__WHAT THE TASK REQUIRES__
Every line in the data below from the one containing "rd_req && hit_recv;" down to the one containing "assert_rsp_follows_R2: assert property", both included, must be retyped exactly; no other line is to appear.

__DATA FOR THIS EXERCISE__
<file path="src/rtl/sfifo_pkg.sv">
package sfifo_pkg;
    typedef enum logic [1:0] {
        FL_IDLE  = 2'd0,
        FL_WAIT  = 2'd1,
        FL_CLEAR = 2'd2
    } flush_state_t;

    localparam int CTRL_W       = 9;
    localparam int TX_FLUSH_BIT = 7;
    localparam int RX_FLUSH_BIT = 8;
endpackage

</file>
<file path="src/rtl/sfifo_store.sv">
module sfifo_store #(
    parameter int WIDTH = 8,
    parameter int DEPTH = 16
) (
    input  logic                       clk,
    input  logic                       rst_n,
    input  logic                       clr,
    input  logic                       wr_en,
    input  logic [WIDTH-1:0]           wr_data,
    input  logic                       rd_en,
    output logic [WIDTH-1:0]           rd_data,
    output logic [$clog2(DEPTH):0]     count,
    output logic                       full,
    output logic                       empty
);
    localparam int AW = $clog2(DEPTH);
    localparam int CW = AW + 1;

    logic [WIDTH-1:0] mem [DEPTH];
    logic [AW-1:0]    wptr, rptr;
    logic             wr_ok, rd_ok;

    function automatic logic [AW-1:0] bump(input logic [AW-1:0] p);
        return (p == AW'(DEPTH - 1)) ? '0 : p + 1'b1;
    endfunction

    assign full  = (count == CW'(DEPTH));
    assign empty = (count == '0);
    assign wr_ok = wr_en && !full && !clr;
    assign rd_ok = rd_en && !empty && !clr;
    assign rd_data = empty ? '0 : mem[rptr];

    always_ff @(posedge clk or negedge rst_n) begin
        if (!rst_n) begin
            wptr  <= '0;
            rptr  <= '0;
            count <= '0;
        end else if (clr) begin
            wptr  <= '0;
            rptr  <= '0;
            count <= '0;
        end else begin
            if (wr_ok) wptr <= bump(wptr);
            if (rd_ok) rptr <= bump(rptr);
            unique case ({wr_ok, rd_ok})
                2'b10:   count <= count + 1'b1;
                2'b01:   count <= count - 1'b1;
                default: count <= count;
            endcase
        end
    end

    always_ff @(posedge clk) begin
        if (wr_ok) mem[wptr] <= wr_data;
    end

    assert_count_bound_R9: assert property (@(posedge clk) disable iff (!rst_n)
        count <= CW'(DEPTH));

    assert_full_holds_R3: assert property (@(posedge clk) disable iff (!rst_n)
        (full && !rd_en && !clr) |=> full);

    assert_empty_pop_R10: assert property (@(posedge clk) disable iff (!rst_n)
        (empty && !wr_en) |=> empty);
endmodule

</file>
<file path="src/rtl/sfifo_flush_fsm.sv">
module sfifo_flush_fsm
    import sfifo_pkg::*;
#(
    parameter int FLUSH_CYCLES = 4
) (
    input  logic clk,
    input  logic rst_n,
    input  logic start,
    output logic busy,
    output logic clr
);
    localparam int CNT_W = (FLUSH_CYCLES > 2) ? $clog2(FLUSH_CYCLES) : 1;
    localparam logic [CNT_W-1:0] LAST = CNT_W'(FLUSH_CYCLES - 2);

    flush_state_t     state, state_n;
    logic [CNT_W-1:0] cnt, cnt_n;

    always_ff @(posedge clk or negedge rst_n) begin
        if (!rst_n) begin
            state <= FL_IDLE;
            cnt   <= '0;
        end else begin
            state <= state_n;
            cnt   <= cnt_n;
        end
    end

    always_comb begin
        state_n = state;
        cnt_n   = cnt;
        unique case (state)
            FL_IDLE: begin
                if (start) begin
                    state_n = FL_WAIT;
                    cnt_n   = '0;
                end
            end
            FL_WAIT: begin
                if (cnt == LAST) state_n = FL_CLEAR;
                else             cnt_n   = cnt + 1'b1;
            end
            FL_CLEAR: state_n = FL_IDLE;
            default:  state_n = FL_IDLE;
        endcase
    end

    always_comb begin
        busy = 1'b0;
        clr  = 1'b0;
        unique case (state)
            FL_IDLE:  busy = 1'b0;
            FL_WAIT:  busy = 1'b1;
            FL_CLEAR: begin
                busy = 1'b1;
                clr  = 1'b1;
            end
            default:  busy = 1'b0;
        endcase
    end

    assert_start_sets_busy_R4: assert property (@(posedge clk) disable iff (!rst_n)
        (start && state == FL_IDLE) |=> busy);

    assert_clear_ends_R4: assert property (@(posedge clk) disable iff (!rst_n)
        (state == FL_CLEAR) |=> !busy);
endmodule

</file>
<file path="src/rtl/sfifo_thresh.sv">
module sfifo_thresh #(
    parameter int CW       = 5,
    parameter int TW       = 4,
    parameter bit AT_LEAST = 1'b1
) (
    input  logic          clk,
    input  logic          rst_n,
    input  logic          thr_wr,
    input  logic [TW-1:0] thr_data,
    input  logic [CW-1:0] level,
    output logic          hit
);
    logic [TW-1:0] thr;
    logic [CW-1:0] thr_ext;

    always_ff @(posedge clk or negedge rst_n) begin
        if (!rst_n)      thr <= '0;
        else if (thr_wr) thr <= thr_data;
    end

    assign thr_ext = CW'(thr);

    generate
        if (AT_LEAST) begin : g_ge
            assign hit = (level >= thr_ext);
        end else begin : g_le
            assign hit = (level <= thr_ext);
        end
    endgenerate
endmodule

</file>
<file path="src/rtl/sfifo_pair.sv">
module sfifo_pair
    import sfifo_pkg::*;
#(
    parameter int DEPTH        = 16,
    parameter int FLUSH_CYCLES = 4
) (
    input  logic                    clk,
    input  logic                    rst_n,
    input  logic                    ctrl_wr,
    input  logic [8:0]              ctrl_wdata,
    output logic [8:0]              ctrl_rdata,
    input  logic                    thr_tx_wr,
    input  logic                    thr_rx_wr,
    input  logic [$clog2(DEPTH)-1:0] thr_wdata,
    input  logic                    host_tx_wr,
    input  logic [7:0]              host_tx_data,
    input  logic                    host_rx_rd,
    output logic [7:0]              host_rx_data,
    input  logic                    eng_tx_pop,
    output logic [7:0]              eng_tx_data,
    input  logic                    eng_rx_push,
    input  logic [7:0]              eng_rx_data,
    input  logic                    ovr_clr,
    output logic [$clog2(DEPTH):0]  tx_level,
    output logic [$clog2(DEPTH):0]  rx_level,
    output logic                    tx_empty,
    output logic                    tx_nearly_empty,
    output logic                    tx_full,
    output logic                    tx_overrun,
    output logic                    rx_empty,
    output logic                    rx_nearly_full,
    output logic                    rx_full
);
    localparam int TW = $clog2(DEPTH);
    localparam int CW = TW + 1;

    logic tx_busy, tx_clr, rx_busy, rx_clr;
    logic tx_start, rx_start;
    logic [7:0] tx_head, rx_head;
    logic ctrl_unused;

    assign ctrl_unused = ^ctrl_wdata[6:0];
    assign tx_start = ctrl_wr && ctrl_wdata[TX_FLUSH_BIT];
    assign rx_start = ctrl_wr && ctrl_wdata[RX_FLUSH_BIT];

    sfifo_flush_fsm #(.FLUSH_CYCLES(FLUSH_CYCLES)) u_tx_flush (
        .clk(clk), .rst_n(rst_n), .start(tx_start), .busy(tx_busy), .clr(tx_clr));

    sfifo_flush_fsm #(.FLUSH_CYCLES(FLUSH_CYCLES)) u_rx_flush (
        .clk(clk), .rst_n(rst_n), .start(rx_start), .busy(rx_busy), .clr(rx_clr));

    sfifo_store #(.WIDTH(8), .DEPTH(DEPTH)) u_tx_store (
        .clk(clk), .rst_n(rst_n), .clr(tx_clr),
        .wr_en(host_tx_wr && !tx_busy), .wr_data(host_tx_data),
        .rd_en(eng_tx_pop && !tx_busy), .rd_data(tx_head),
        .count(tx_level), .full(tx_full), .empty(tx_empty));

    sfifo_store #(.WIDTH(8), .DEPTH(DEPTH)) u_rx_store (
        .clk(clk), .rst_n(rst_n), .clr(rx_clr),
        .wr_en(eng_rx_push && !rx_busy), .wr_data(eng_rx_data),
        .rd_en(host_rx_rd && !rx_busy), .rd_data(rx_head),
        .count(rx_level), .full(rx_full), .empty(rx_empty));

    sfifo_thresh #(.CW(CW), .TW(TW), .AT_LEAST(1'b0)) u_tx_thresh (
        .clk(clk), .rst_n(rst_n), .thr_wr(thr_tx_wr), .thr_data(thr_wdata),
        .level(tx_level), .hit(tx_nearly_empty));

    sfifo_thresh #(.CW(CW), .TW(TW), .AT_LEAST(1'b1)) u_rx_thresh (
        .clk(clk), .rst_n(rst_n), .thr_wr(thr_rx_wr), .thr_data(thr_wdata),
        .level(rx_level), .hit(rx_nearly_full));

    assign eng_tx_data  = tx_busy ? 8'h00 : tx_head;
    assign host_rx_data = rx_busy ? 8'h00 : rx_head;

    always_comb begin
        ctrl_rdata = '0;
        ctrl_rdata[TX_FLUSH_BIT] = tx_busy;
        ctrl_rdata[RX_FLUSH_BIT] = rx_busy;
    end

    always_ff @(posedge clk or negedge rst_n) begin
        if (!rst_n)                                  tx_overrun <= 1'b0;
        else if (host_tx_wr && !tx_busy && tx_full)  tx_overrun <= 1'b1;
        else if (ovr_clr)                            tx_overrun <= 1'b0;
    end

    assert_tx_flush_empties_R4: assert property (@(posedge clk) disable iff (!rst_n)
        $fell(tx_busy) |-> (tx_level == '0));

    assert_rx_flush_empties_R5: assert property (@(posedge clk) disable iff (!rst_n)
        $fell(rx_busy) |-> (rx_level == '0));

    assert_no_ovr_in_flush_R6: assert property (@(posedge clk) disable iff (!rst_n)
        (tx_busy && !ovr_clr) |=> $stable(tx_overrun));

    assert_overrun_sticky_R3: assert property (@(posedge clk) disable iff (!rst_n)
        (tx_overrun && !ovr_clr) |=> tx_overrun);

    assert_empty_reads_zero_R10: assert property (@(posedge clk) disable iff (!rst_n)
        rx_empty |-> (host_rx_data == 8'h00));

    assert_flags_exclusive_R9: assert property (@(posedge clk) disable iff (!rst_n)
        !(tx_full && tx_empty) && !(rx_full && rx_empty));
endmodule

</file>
---
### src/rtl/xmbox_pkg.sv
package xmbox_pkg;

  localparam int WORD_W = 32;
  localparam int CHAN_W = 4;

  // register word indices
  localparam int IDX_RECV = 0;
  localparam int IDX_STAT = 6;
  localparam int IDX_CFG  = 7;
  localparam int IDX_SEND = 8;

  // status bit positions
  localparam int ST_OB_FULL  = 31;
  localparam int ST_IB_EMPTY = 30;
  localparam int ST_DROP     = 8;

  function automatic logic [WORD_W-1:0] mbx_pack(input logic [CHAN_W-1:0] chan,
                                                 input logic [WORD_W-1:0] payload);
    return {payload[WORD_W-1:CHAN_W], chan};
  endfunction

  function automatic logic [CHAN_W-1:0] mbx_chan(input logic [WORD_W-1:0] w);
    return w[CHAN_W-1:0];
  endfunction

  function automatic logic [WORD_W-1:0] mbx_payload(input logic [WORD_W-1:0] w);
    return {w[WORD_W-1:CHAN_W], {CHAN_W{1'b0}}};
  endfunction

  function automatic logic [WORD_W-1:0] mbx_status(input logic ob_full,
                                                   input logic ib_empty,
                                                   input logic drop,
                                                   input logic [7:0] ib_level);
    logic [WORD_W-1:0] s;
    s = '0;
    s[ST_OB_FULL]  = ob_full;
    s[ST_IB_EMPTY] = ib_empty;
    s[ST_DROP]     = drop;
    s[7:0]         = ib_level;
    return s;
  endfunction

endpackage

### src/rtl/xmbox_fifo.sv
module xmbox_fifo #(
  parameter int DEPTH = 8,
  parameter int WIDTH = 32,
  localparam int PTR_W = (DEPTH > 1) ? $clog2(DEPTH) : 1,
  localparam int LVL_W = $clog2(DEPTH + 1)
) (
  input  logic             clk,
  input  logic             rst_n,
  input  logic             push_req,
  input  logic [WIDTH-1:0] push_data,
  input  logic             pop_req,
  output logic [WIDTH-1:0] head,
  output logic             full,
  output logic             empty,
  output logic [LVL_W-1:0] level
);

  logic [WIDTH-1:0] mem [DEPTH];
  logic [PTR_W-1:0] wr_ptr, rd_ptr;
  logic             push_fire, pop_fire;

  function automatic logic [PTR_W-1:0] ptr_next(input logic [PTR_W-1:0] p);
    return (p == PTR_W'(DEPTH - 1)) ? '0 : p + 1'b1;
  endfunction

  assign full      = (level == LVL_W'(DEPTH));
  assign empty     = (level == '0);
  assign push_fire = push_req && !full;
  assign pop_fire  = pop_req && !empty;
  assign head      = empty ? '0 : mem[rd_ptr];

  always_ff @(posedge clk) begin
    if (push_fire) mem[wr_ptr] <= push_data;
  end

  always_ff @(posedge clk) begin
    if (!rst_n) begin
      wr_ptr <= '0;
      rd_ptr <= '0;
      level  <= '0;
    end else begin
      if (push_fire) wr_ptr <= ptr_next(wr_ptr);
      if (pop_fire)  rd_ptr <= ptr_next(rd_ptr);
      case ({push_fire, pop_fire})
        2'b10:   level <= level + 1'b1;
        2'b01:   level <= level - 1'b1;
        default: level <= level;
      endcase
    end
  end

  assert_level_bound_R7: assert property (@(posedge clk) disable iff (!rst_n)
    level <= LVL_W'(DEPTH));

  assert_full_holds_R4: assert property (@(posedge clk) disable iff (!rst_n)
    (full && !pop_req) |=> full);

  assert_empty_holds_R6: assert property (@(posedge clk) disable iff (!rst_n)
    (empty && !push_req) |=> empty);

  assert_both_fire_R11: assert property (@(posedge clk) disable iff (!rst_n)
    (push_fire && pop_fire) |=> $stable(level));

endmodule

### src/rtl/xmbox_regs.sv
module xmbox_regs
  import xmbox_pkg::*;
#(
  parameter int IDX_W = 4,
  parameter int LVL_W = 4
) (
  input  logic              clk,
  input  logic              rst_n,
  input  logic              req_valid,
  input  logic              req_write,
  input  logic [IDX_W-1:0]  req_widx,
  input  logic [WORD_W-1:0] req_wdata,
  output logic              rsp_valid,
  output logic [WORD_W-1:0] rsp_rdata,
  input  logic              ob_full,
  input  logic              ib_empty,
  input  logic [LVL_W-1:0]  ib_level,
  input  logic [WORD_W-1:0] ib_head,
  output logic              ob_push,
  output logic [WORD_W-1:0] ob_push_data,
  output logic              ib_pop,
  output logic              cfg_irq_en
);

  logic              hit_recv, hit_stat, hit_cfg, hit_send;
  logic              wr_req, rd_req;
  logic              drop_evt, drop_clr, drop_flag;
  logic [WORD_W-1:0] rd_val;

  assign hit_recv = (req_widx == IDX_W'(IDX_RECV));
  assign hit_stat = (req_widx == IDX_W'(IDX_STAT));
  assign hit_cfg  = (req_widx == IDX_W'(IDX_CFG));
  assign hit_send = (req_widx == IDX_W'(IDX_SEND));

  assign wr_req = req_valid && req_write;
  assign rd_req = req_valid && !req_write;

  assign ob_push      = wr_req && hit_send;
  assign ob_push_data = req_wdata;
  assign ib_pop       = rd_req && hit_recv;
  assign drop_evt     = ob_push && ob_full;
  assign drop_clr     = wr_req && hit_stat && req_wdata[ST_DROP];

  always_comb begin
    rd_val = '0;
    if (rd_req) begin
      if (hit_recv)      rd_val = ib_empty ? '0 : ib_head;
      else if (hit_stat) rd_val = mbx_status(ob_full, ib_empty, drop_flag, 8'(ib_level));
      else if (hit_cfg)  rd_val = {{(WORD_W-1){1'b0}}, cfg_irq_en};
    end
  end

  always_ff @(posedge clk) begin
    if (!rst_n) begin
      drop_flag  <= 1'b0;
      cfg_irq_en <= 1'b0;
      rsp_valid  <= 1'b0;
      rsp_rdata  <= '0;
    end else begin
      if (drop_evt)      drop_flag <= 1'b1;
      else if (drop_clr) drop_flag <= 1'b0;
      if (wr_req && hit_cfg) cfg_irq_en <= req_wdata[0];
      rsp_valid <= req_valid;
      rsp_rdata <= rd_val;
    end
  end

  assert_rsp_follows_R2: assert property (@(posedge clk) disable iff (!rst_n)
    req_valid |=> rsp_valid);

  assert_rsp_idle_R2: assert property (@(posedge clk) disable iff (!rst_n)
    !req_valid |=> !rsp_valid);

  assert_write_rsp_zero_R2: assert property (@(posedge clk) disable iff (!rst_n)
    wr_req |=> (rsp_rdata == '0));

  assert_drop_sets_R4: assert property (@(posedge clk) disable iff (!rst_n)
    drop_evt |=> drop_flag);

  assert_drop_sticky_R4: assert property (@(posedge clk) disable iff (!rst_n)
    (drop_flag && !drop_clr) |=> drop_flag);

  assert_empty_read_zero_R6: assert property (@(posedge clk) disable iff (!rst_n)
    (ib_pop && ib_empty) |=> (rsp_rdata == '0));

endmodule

__ANSWER TO THIS PROBLEM__
  assign ib_pop       = rd_req && hit_recv;
  assign drop_evt     = ob_push && ob_full;
  assign drop_clr     = wr_req && hit_stat && req_wdata[ST_DROP];

  always_comb begin
    rd_val = '0;
    if (rd_req) begin
      if (hit_recv)      rd_val = ib_empty ? '0 : ib_head;
      else if (hit_stat) rd_val = mbx_status(ob_full, ib_empty, drop_flag, 8'(ib_level));
      else if (hit_cfg)  rd_val = {{(WORD_W-1){1'b0}}, cfg_irq_en};
    end
  end

  always_ff @(posedge clk) begin
    if (!rst_n) begin
      drop_flag  <= 1'b0;
      cfg_irq_en <= 1'b0;
      rsp_valid  <= 1'b0;
      rsp_rdata  <= '0;
    end else begin
      if (drop_evt)      drop_flag <= 1'b1;
      else if (drop_clr) drop_flag <= 1'b0;
      if (wr_req && hit_cfg) cfg_irq_en <= req_wdata[0];
      rsp_valid <= req_valid;
      rsp_rdata <= rd_val;
    end
  end

  assert_rsp_follows_R2: assert property (@(posedge clk) disable iff (!rst_n)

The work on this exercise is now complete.